Ex parte Larry Wayne WHITEHEAD. (Re Larry Wayne Whitehead v. State).


Supreme Court of Alabama.

June 30, 2000.

Rehearing Denied September 1, 2000.

*855 Hoyt L. Baugh, Jr., Rainsville, for petitioner.

Bill Pryor, atty. gen., and Michael B. Billingsley, asst. atty. gen., for respondent.

SEE, Justice.

Larry Wayne Whitehead was convicted of capital murder for the death of Ernest Andrew Whitten, an Albertville police officer. The murder was made capital because it occurred during a burglary, see Ala.Code 1975, § 13A-5-40(a)(4); because it was related to Whitten's having served as a grand-jury witness against Whitehead, see § 13A-5-40(a)(14); and because it was related to Whitten's having been subpoenaed to testify against Whitehead in an upcoming trial, see § 13A-5-40(a)(14). The jury unanimously recommended the death penalty. The trial judge, finding four aggravating factors and no mitigating factors, accepted the jury's recommendation and sentenced Whitehead to death. The Court of Criminal Appeals affirmed Whitehead's conviction and sentence. See Whitehead v. State, 777 So. 2d 781 (Ala. Crim.App.1999). This Court granted Whitehead's petition for certiorari review and heard oral arguments. We now affirm the judgment of the Court of Criminal Appeals.

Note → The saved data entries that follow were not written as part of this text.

$ cat config.mk
export PLATFORM = sky130hd
export DESIGN_NAME = fetch_unit_flat
export DESIGN_NICKNAME = d
export VERILOG_FILES = /design/src/rtl/fetch_unit_pkg.sv /design/src/rtl/fetch_unit_if.sv /design/src/rtl/fetch_fifo.sv /design/src/rtl/fetch_unit.sv /design/src/flat_wrapper.sv
export SDC_FILE = /design/constraint.sdc
export NUM_CORES = 1
export LEC_CHECK = 0
export ABC_AREA = 1
export CORE_MARGIN = 3
export CORE_UTILIZATION = 27
export CTS_BUF_LIST = sky130_fd_sc_hd__clkbuf_4 sky130_fd_sc_hd__clkbuf_8
export CTS_CLUSTER_DIAMETER = 60
export DETAILED_ROUTE_END_ITERATION = 10
export SYNTH_ARGS = -nofsm -noshare
export SYNTH_HDL_FRONTEND = slang
export SYNTH_SLANG_ARGS = --single-unit
export TNS_END_PERCENT = 5
$ cat constraint.sdc
create_clock -name clock -period 5.25 [get_ports clock]
set_input_delay 1.05 -clock clock [delete_from_list [all_inputs] [get_ports clock]]
set_output_delay 1.05 -clock clock [all_outputs]
set_load 0.03 [all_outputs]
**src/rtl/std_issue_arbiter.sv**
```systemverilog
// std_issue_arbiter: two integer issue ports share one store-data exe unit.
// Each port owns a small circular queue; a round-robin arbiter moves one
// queue head per cycle into a registered output stage feeding fromInt.
// Redirects drop every queued, incoming or staged uop younger than the
// redirect point (or equal to it when level is set).
module std_issue_arbiter #(
  parameter int QDEPTH = 2,
  parameter int ROB_W  = 5,
  parameter int SQ_W   = 4
) (
  input  logic              clock,
  input  logic              reset,
  input  logic              io_in_0_valid,
  output logic              io_in_0_ready,
  input  logic [3:0]        io_in_0_bits_uop_ctrl_fuType,
  input  logic [6:0]        io_in_0_bits_uop_ctrl_fuOpType,
  input  logic              io_in_0_bits_uop_robIdx_flag,
  input  logic [ROB_W-1:0]  io_in_0_bits_uop_robIdx_value,
  input  logic              io_in_0_bits_uop_sqIdx_flag,
  input  logic [SQ_W-1:0]   io_in_0_bits_uop_sqIdx_value,
  input  logic [63:0]       io_in_0_bits_src_0,
  input  logic              io_in_1_valid,
  output logic              io_in_1_ready,
  input  logic [3:0]        io_in_1_bits_uop_ctrl_fuType,
  input  logic [6:0]        io_in_1_bits_uop_ctrl_fuOpType,
  input  logic              io_in_1_bits_uop_robIdx_flag,
  input  logic [ROB_W-1:0]  io_in_1_bits_uop_robIdx_value,
  input  logic              io_in_1_bits_uop_sqIdx_flag,
  input  logic [SQ_W-1:0]   io_in_1_bits_uop_sqIdx_value,
  input  logic [63:0]       io_in_1_bits_src_0,
  output logic              io_out_valid,
  input  logic              io_out_ready,
  output logic [3:0]        io_out_bits_uop_ctrl_fuType,
  output logic [6:0]        io_out_bits_uop_ctrl_fuOpType,
  output logic              io_out_bits_uop_robIdx_flag,
  output logic [ROB_W-1:0]  io_out_bits_uop_robIdx_value,
  output logic              io_out_bits_uop_sqIdx_flag,
  output logic [SQ_W-1:0]   io_out_bits_uop_sqIdx_value,
  output logic [63:0]       io_out_bits_src_0,
  input  logic              io_redirect_valid,
  input  logic              io_redirect_bits_robIdx_flag,
  input  logic [ROB_W-1:0]  io_redirect_bits_robIdx_value,
  input  logic              io_redirect_bits_level,
  output logic              io_grantPtr
);

  localparam int PW     = $clog2(QDEPTH);
  localparam int CW     = PW + 1;
  localparam int UW     = 4 + 7 + 1 + ROB_W + 1 + SQ_W + 64;
  localparam int RV_LO  = 64 + SQ_W + 1;
  localparam int RF_BIT = RV_LO + ROB_W;

  logic [UW-1:0] inUop     [2];
  logic [1:0]    inValid;
  logic [UW-1:0] mem       [2][QDEPTH];
  logic [PW-1:0] head      [2];
  logic [PW-1:0] tail      [2];
  logic [CW-1:0] count     [2];
  logic [UW-1:0] headUop   [2];
  logic [CW-1:0] kept      [2];
  logic [PW-1:0] writeSlot [2];
  logic [1:0]    cand;
  logic [1:0]    enq;
  logic [1:0]    deq;
  logic          loadStage;
  logic          anyCand;
  logic          grantSel;
  logic          doGrant;
  logic [UW-1:0] grantUop;
  logic          outFlush;
  logic          outValid;
  logic [UW-1:0] outUop;
  logic          grantPtr;

  // Both ports are packed the same way so the queues can share one loop body.
  assign inUop[0] = {io_in_0_bits_uop_ctrl_fuType, io_in_0_bits_uop_ctrl_fuOpType,
                     io_in_0_bits_uop_robIdx_flag, io_in_0_bits_uop_robIdx_value,
                     io_in_0_bits_uop_sqIdx_flag, io_in_0_bits_uop_sqIdx_value,
                     io_in_0_bits_src_0};
  assign inUop[1] = {io_in_1_bits_uop_ctrl_fuType, io_in_1_bits_uop_ctrl_fuOpType,
                     io_in_1_bits_uop_robIdx_flag, io_in_1_bits_uop_robIdx_value,
                     io_in_1_bits_uop_sqIdx_flag, io_in_1_bits_uop_sqIdx_value,
                     io_in_1_bits_src_0};
  assign inValid  = {io_in_1_valid, io_in_0_valid};

  // A uop is flushed when it is younger than the redirect, or equal to it on a level-1 redirect.
  function automatic logic flushHit(input logic [UW-1:0] u);
    logic             uf;
    logic [ROB_W-1:0] uv;
    logic             after;
    uf    = u[RF_BIT];
    uv    = u[RF_BIT-1:RV_LO];
    after = (uf != io_redirect_bits_robIdx_flag) ? (uv < io_redirect_bits_robIdx_value)
                                                 : (uv > io_redirect_bits_robIdx_value);
    return io_redirect_valid & (after | (io_redirect_bits_level &
           (uf == io_redirect_bits_robIdx_flag) & (uv == io_redirect_bits_robIdx_value)));
  endfunction

  // Per-queue view: head candidate and how many age-ordered entries survive the redirect.
  always_comb begin
    for (int p = 0; p < 2; p++) begin
      logic          stop;
      logic [PW-1:0] slot;
      stop       = 1'b0;
      slot       = head[p];
      headUop[p] = mem[p][head[p]];
      cand[p]    = (count[p] != '0) && !flushHit(headUop[p]);
      kept[p]    = '0;
      for (int k = 0; k < QDEPTH; k++) begin
        slot = head[p] + PW'(k);
        if (!stop && (CW'(k) < count[p]) && !flushHit(mem[p][slot]))
          kept[p] = kept[p] + CW'(1);
        else
          stop = 1'b1;
      end
      writeSlot[p] = (kept[p] != count[p]) ? head[p] + kept[p][PW-1:0] : tail[p];
      enq[p]       = inValid[p] && (count[p] != CW'(QDEPTH)) && !flushHit(inUop[p]);
    end
  end

  // Round-robin pick between surviving heads whenever the output stage can take a uop.
  always_comb begin
    loadStage = !outValid || io_out_ready;
    anyCand   = cand[0] || cand[1];
    grantSel  = (cand[0] && cand[1]) ? grantPtr : cand[1];
    doGrant   = loadStage && anyCand;
    deq[0]    = doGrant && !grantSel;
    deq[1]    = doGrant && grantSel;
    grantUop  = grantSel ? headUop[1] : headUop[0];
    outFlush  = outValid && flushHit(outUop);
  end

  // Queue pointers: flushed tail entries are rolled back, then dequeue and enqueue apply.
  always_ff @(posedge clock) begin
    if (reset) begin
      for (int p = 0; p < 2; p++) begin
        head[p]  <= '0;
        tail[p]  <= '0;
        count[p] <= '0;
      end
    end else begin
      for (int p = 0; p < 2; p++) begin
        head[p]  <= head[p] + PW'(deq[p]);
        tail[p]  <= writeSlot[p] + PW'(enq[p]);
        count[p] <= kept[p] - CW'(deq[p]) + CW'(enq[p]);
      end
    end
  end

  // Queue storage holds only data, so it needs no reset.
  always_ff @(posedge clock) begin
    for (int p = 0; p < 2; p++)
      if (enq[p]) mem[p][writeSlot[p]] <= inUop[p];
  end

  // Output stage and round-robin pointer; a flushed staged uop is dropped even under backpressure.
  always_ff @(posedge clock) begin
    if (reset) begin
      outValid <= 1'b0;
      outUop   <= '0;
      grantPtr <= 1'b0;
    end else begin
      if (loadStage) begin
        outValid <= anyCand;
        if (anyCand) outUop <= grantUop;
      end else if (outFlush) begin
        outValid <= 1'b0;
      end
      if (doGrant) grantPtr <= ~grantSel;
    end
  end

  assign io_in_0_ready = (count[0] != CW'(QDEPTH));
  assign io_in_1_ready = (count[1] != CW'(QDEPTH));
  assign io_out_valid  = outValid;
  assign io_grantPtr   = grantPtr;
  assign {io_out_bits_uop_ctrl_fuType, io_out_bits_uop_ctrl_fuOpType,
          io_out_bits_uop_robIdx_flag, io_out_bits_uop_robIdx_value,
          io_out_bits_uop_sqIdx_flag, io_out_bits_uop_sqIdx_value,
          io_out_bits_src_0} = outUop;

endmodule
```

The facts of this case are set out in the opinion of the Court of Criminal Appeals and are only briefly recounted here. Officer Whitten investigated allegations that Whitehead had stolen money from his employer, Hudson Foods, Inc., by having friends clock him in and out of work on days he did not actually work. Under Alabama's Habitual Felony Offender Act (Ala.Code 1975, § 13A-5-9), Whitehead faced a life sentence if he was convicted of theft. Whitehead had bragged that, if Whitten was not able to testify against him, then not only would he be acquitted of theft, but he would also be able to sue Hudson Foods for millions of dollars. Shortly before his theft trial, Whitehead, along with two accomplices, James Matthew Hyde and Stephen Brookshire, went to Whitten's house. The evidence suggested that Hyde went through an exterior door of Whitten's house and into a laundry room; that Hyde then knocked on the door separating the laundry room from the main portion of Whitten's house; that Whitten came to the door and partially opened it; and that Hyde shot Whitten through the door, inflicting a single, fatal wound.

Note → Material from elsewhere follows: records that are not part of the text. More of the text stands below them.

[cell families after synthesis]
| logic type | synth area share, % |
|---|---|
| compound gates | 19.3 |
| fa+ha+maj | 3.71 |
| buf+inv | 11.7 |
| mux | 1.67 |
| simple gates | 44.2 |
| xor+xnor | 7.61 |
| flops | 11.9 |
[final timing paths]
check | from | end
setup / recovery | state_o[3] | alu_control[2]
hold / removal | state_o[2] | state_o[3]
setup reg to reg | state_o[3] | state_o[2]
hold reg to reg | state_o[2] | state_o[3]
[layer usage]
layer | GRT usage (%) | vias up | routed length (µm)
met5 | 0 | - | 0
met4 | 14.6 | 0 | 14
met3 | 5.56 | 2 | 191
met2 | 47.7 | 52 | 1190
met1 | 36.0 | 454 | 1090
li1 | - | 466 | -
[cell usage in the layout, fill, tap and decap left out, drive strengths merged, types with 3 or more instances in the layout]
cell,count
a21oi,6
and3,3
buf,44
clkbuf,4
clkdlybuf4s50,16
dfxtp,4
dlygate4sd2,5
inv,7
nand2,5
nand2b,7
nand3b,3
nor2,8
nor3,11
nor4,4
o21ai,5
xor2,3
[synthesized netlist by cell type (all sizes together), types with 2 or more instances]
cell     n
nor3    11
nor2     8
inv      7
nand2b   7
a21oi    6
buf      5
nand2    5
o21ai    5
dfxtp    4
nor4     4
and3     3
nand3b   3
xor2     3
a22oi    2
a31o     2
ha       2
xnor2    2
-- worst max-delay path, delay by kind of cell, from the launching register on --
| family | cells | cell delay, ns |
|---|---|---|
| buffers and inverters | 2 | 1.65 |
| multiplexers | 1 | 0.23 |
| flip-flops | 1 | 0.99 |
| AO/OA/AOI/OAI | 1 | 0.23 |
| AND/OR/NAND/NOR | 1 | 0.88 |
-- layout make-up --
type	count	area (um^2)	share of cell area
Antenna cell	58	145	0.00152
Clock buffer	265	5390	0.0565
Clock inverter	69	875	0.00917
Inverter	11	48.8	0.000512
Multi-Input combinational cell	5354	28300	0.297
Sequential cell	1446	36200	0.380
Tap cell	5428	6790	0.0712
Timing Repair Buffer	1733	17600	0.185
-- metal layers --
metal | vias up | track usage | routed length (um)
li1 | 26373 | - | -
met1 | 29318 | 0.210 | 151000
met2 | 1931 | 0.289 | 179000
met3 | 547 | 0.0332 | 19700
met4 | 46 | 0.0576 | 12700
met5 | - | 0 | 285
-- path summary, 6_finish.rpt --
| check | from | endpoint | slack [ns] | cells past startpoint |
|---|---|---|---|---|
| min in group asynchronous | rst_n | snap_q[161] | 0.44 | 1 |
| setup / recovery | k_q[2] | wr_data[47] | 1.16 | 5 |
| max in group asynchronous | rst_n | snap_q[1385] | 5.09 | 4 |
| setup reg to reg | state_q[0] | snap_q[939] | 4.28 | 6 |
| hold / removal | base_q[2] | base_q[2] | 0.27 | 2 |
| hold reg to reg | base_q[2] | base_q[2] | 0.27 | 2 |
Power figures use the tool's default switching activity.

In his certiorari petition, Whitehead raises 22 issues concerning the merits *856 of his conviction and sentence, all of which he raised on appeal to the Court of Criminal Appeals. We have carefully reviewed all the issues presented in the petition and discussed in the briefs and at oral argument, and we have studied the opinion of the Court of Criminal Appeals. All of the issues Whitehead raises here were thoroughly addressed in the opinion of the Court of Criminal Appeals. We reiterate here, however, that the entry of a bullet into Whitten's house did not constitute an "entry" under the burglary statute. Ex parte Hyde, 778 So. 2d 237, 239 n. 2 (Ala. 2000); see Ala.Code 1975, § 13A-7-5(a). As we stated in Hyde, "the burglary statute requires an entry by some part of the defendant's body or the body of someone acting in complicity with the defendant." 778 So. 2d at 239 n. 2. However, that conclusion does not require us to reverse Whitehead's conviction, because the evidence does not support any theory except that an entry did occur. Either Whitehead's accomplice, James Matthew Hyde, or Whitehead himself (as Whitehead testified at Hyde's capital-murder trial), entered the laundry room of Whitten's house and shot Whitten through a door separating the laundry room from the main portion of the house.


In considering Whitehead's arguments and reviewing the record, we have found no error, either in the guilt phase or in the sentencing phase of Whitehead's trial, that would warrant a reversal of his conviction or his sentence. We therefore affirm the judgment of the Court of Criminal Appeals.